*Work required:*
Your answer should consist of each line from the data below that contains "wire".

Stored items
+===+

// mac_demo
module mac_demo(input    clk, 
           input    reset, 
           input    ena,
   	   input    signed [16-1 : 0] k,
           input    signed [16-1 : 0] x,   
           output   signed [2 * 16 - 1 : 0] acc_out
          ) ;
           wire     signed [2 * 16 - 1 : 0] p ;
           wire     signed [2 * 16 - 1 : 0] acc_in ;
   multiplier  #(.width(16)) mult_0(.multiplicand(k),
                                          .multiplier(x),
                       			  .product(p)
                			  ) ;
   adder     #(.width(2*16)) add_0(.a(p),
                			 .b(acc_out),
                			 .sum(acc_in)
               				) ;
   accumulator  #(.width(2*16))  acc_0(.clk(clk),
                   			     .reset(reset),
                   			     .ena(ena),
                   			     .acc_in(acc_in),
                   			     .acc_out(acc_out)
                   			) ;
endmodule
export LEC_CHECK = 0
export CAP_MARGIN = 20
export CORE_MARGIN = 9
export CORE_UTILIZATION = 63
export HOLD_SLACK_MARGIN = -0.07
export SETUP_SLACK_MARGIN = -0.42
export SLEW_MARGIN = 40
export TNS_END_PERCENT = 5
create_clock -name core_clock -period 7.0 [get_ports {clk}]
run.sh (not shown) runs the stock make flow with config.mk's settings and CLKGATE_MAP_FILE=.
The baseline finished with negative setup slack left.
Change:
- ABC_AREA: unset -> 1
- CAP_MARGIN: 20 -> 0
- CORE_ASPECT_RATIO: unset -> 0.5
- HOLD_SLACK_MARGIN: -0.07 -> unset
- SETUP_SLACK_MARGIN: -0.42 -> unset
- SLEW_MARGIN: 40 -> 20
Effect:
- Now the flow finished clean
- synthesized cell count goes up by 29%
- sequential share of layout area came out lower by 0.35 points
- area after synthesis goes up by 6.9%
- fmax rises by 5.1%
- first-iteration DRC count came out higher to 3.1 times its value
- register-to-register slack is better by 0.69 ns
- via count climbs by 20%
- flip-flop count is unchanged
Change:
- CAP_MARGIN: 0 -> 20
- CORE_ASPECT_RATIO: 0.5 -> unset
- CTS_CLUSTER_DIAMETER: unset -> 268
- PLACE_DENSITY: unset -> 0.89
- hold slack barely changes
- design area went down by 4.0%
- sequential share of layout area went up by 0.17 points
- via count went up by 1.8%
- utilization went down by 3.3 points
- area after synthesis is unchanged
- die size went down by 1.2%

+===+

*Task solution:*
           wire     signed [2 * 16 - 1 : 0] p ;
           wire     signed [2 * 16 - 1 : 0] acc_in ;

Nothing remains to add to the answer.